11. The method of claim 10, wherein the partial pressure of nitrogen in the chamber is at least equal to 8: 1 and at least equal to the partial pressure of argon therein. 12. The method of claim 11, wherein the nitrogen-containing iridium oxide film contains about 2-20 atomic% nitrogen. 13. The method of claim 11, wherein the substrate and iridium metal target are separated by a distance of about 3-6 inches. 14. The total gas pressure in the chamber during sputtering is in the range of about 5-100 mtorr.
The method described in 1. 15. The method of claim 14, wherein the chamber pressure is in the range of 40-75 mtorr. 16. The method of claim 14, wherein the substrate is selected from the group consisting of glass and organic polymers. 17. The method of claim 14, wherein the surface of the substrate provided in step (a) has a coating of electrically conductive metal oxide film. 18. The method of claim 17, wherein the electrically conductive metal oxide is selected from the group consisting of tin oxide and indium / tin oxide. 19. A) a first transparent substrate having a first layer of an electrically conductive metal oxide film and a second layer of an electrochromic film on its surface; b) an electrically conductive metal oxide on its surface. Film first
A second transparent substrate having a layer and a second layer of electrochromically active nitrogen-containing iridium oxide film; c) provided between and in contact with the electrochromic film and the iridium oxide film. An electrochromic article having an ion conductive layer; 20. The first and second transparent substrates are selected from the group consisting of glass and organic polymers.
Item 9. 21. The article of claim 19, wherein the electrically conductive metal oxide film is selected from the group consisting of fluorine-doped tin oxide and tin-doped indium oxide. 22. The article of claim 19, wherein the electrochromic film is selected from tungsten oxide and compounds of tungsten oxide. 23. The iridium oxide film is 4
20. The article of claim 19 containing .about.12 atomic% nitrogen. 24. The iridium oxide film is 1
20. The article of claim 19 containing 2-18 atomic% nitrogen. 25. The electrically conductive metal oxide film is tin-doped iridium oxide, the electrochromic film is tungsten oxide, and the iridium oxide film contains 4-18 atomic% nitrogen.
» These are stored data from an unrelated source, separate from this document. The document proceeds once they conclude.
==> src/core/pegs_edge.sv <==
// Synchroniser and change detector for a group of level signals.
module pegs_edge #(
    parameter int W = 5,
    parameter bit SYNC = 1'b1
) (
    input wire logic mclk,
    input wire logic arst_n,
    input wire logic [W-1:0] din,
    output logic [W-1:0] level,
    output logic [W-1:0] change
);

    logic [W-1:0] stab;
    logic [W-1:0] prev_q;
    logic [W-1:0] prev_d;
    localparam int PRIME_LEN = SYNC ? 3 : 1;
    logic [2:0] prime_q;
    logic [2:0] prime_d;

    genvar i;
    generate
        for (i = 0; i < W; i++) begin : g_bit
            if (SYNC) begin : g_sync
                logic meta_q;
                logic stab_q;
                always_ff @(posedge mclk or negedge arst_n) begin // RQ18
                    if (!arst_n) begin
                        meta_q <= 1'b0;
                        stab_q <= 1'b0;
                    end else begin
                        meta_q <= din[i];
                        stab_q <= meta_q;
                    end
                end
                assign stab[i] = stab_q;
            end else begin : g_direct
                assign stab[i] = din[i];
            end
        end
    endgenerate

    // History is primed only once the synchroniser holds real samples.
    always_comb begin
        prev_d = stab;
        prime_d = {prime_q[1:0], 1'b1};
        change = prime_q[PRIME_LEN-1] ? (stab ^ prev_q) : '0; // RQ18
        level = stab;
    end

    always_ff @(posedge mclk or negedge arst_n) begin
        if (!arst_n) begin
            prev_q <= '0;
            prime_q <= '0;
        end else begin
            prev_q <= prev_d;
            prime_q <= prime_d;
        end
    end

endmodule

==> src/core/pegs_pwrwatch.sv <==
// Watches both sockets' supply requests for power and 12 V changes.
module pegs_pwrwatch (
    input wire logic mclk,
    input wire logic arst_n,
    input wire pegs_pkg::pegs_sock_t [1:0] sock,
    output logic pwr_chg,
    output logic vpp12_chg
);

    pegs_pkg::pegs_sock_t [1:0] prev_q;
    pegs_pkg::pegs_sock_t [1:0] prev_d;
    logic primed_q;
    logic primed_d;
    logic [1:0] any_chg;
    logic [1:0] hv_chg;

    genvar s;
    generate
        for (s = 0; s < 2; s++) begin : g_sock
            assign any_chg[s] = (sock[s] != prev_q[s]); // RQ12
            assign hv_chg[s] = (sock[s].vpp == pegs_pkg::VPP_CODE_12V) !=
                (prev_q[s].vpp == pegs_pkg::VPP_CODE_12V); // RQ13
        end
    endgenerate

    always_comb begin
        prev_d = sock;
        primed_d = 1'b1;
        pwr_chg = primed_q & (|any_chg);
        vpp12_chg = primed_q & (|hv_chg);
    end

    always_ff @(posedge mclk or negedge arst_n) begin
        if (!arst_n) begin
            prev_q <= '0;
            primed_q <= 1'b0;
        end else begin
            prev_q <= prev_d;
            primed_q <= primed_d;
        end
    end

endmodule

==> src/core/pegs_top.sv <==
// Power-management extension bytes and general event status register.
module pegs_top (
    input wire logic mclk,
    input wire logic arst_n,
    input wire pegs_pkg::pegs_cfg_t cfg,
    output logic cfg_ack,
    output logic [31:0] cfg_rdata,
    input wire logic [1:0] video_port_enable_bit,
    input wire pegs_pkg::pegs_sock_t [1:0] sock_pwr,
    input wire logic [pegs_pkg::NUM_INPUTS-1:0] multi_pins,
    input wire logic [15:0] event_enable,
    input wire logic event_pin_routed,
    input wire logic [1:0] power_state_field,
    output logic general_event_output_n,
    output logic sec_bus_clk_stop,
    output logic sec_bus_pwr_off,
    output logic [15:0] event_flags
);

    logic [1:0] video_chg;
    logic [pegs_pkg::NUM_INPUTS-1:0] pin_chg;
    logic pwr_chg;
    logic vpp12_chg;

    // Card control bits are internal and already synchronous.
    pegs_edge #(
        .W(2),
        .SYNC(1'b0)
    ) u_video (
        .mclk(mclk),
        .arst_n(arst_n),
        .din(video_port_enable_bit),
        .level(),
        .change(video_chg)
    );

    pegs_edge #(
        .W(pegs_pkg::NUM_INPUTS),
        .SYNC(1'b1)
    ) u_pins (
        .mclk(mclk),
        .arst_n(arst_n),
        .din(multi_pins),
        .level(),
        .change(pin_chg)
    );

    pegs_pwrwatch u_pwr (
        .mclk(mclk),
        .arst_n(arst_n),
        .sock(sock_pwr),
        .pwr_chg(pwr_chg),
        .vpp12_chg(vpp12_chg)
    );

    // Access decode.
    logic [5:0] idx;
    logic hit_ext;
    logic hit_sts;
    logic sts_wr;
    logic [15:0] clr_mask;

    always_comb begin
        idx = cfg.addr[7:2];
        hit_ext = cfg.valid && (idx == pegs_pkg::IDX_PM_EXT);
        hit_sts = cfg.valid && (idx == pegs_pkg::IDX_EVT_STS) &&
            !cfg.func; // RQ9
        sts_wr = hit_sts && cfg.write;
        clr_mask = '0;
        if (sts_wr) begin
            clr_mask[7:0] = cfg.be[0] ? cfg.wdata[7:0] : 8'h00; // RQ7
            clr_mask[15:8] = cfg.be[1] ? cfg.wdata[15:8] : 8'h00; // RQ7
        end
    end

    // Sticky event flags.
    logic [15:0] flags_q;
    logic [15:0] flags_d;
    logic [15:0] set_mask;

    always_comb begin
        set_mask = '0;
        set_mask[pegs_pkg::STS_VIDEO_A] = video_chg[0]; // RQ10
        set_mask[pegs_pkg::STS_VIDEO_B] = video_chg[1]; // RQ11
        set_mask[pegs_pkg::STS_POWER] = pwr_chg; // RQ12
        set_mask[pegs_pkg::STS_VPP12] = vpp12_chg; // RQ13
        set_mask[pegs_pkg::STS_INPUT_LSB +: pegs_pkg::NUM_INPUTS] =
            pin_chg; // RQ14
        // Enable bits play no part in setting a flag.
        flags_d = ((flags_q & ~clr_mask) | set_mask) &
            pegs_pkg::STS_MASK; // RQ8 RQ15 RQ19
    end

    always_ff @(posedge mclk or negedge arst_n) begin
        if (!arst_n) begin
            flags_q <= pegs_pkg::STS_RESET; // RQ19
        end else begin
            flags_q <= flags_d;
        end
    end

    // Active-low event output, held while any enabled flag stands and the event pin is routed.
    logic gev_n_q;
    logic gev_n_d;

    always_comb begin
        gev_n_d = !(event_pin_routed &&
            (|(flags_q & event_enable & pegs_pkg::STS_MASK))); // RQ16 RQ17
    end

    always_ff @(posedge mclk or negedge arst_n) begin
        if (!arst_n) begin
            gev_n_q <= 1'b1;
        end else begin
            gev_n_q <= gev_n_d;
        end
    end

    // Secondary bus action on entry to D3hot.
    logic clk_stop_q;
    logic clk_stop_d;
    logic pwr_off_q;
    logic pwr_off_d;
    logic policy_en;
    logic action_stop;
    logic in_d3hot;

    always_comb begin
        policy_en = pegs_pkg::POLICY_VALUE[pegs_pkg::POLICY_EN_BIT]; // RQ1
        action_stop =
            pegs_pkg::POLICY_VALUE[pegs_pkg::ACTION_SEL_BIT]; // RQ2
        in_d3hot = (power_state_field == pegs_pkg::PSTATE_D3HOT);
        clk_stop_d = policy_en && in_d3hot && action_stop; // RQ3 RQ4
        pwr_off_d = policy_en && in_d3hot && !action_stop; // RQ3 RQ4
    end

    always_ff @(posedge mclk or negedge arst_n) begin
        if (!arst_n) begin
            clk_stop_q <= 1'b0;
            pwr_off_q <= 1'b0;
        end else begin
            clk_stop_q <= clk_stop_d;
            pwr_off_q <= pwr_off_d;
        end
    end

    // Read return and acknowledge, one cycle after the request.
    logic ack_q;
    logic ack_d;
    logic [31:0] rdata_q;
    logic [31:0] rdata_d;

    always_comb begin
        ack_d = cfg.valid;
        rdata_d = '0;
        if (cfg.valid && !cfg.write) begin
            if (hit_ext) begin
                rdata_d[31:24] = pegs_pkg::PM_DATA_VALUE; // RQ6
                rdata_d[23:16] = pegs_pkg::POLICY_VALUE; // RQ1 RQ2 RQ5
            end else if (hit_sts) begin
                rdata_d[15:0] = flags_q & pegs_pkg::STS_MASK; // RQ15
            end
        end
    end

    always_ff @(posedge mclk or negedge arst_n) begin
        if (!arst_n) begin
            ack_q <= 1'b0;
            rdata_q <= '0;
        end else begin
            ack_q <= ack_d;
            rdata_q <= rdata_d;
        end
    end

    assign cfg_ack = ack_q;
    assign cfg_rdata = rdata_q;
    assign general_event_output_n = gev_n_q;
    assign sec_bus_clk_stop = clk_stop_q;
    assign sec_bus_pwr_off = pwr_off_q;
    assign event_flags = flags_q;

endmodule

==> config.mk <==
export PLATFORM = sky130hd
export DESIGN_NAME = pegs_top
export DESIGN_NICKNAME = d
export VERILOG_FILES = /design/src/inc/pegs_pkg.sv /design/src/core/pegs_edge.sv /design/src/core/pegs_pwrwatch.sv /design/src/core/pegs_top.sv
export SDC_FILE = /design/constraint.sdc
export NUM_CORES = 1
export LEC_CHECK = 0
export BUFFER_PORTS_ARGS = -buffer_cell sky130_fd_sc_hd__buf_2
export CAP_MARGIN = 20
export CORE_ASPECT_RATIO = 1.25
export CORE_MARGIN = 4
export CORE_UTILIZATION = 30
export CTS_CLUSTER_DIAMETER = 120
export DETAILED_ROUTE_END_ITERATION = 6
export HOLD_SLACK_MARGIN = 0.12
export PLACE_DENSITY = 0.7
export SKIP_CTS_REPAIR_TIMING = 1
export SYNTH_ARGS = -nofsm -noshare
export SYNTH_HDL_FRONTEND = slang
export SYNTH_SLANG_ARGS = --single-unit
==> constraint.sdc <==
create_clock -name mclk -period 1 [get_ports mclk]
set_input_delay 0.2 -clock mclk [delete_from_list [all_inputs] [get_ports mclk]]
set_output_delay 0.2 -clock mclk [all_outputs]
set_load 0.1 [all_outputs]
[config.mk]
export PLATFORM = sky130hd
export DESIGN_NAME = capability_reg_bank_flat
export DESIGN_NICKNAME = d
export VERILOG_FILES = /design/src/hdl/cfg_space_pkg.sv /design/src/hdl/cfg_port_if.sv /design/src/hdl/capability_reg_bank.sv /design/src/flat_wrapper.sv
export VERILOG_INCLUDE_DIRS = /design/src /design/src/hdl
export SDC_FILE = /design/constraint.sdc
export NUM_CORES = 1
export LEC_CHECK = 0
export BUFFER_PORTS_ARGS = -buffer_cell sky130_fd_sc_hd__buf_2
export CAP_MARGIN = 25
export CORE_MARGIN = 10
export CORE_UTILIZATION = 40
export DETAILED_ROUTE_END_ITERATION = 8
export GPL_TIMING_DRIVEN = 0
export MAX_ROUTING_LAYER = met4
export PLACE_DENSITY_LB_ADDON = 0.25
export SYNTH_ARGS = -nofsm -noshare
export SYNTH_HDL_FRONTEND = slang
export SYNTH_SLANG_ARGS = --single-unit
[constraint.sdc]
create_clock -name i_core_clk -period 1.95 [get_ports i_core_clk]
set_clock_uncertainty 0.1 [all_clocks]
set_input_delay 0.39 -clock i_core_clk [delete_from_list [all_inputs] [get_ports i_core_clk]]
set_output_delay 0.39 -clock i_core_clk [all_outputs]
set_load 0.05 [all_outputs]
The listed supplies. 26. The article of claim 25, wherein the transparent substrate is selected from the group consisting of glass and organic polymers. 27. The transparent substrate is an organic polymer,
27. The article of claim 26, wherein an adhesion improving organic polymer primer is provided between the respective interfaces of the surface of the electrically conductive metal oxide film and the transparent substrate.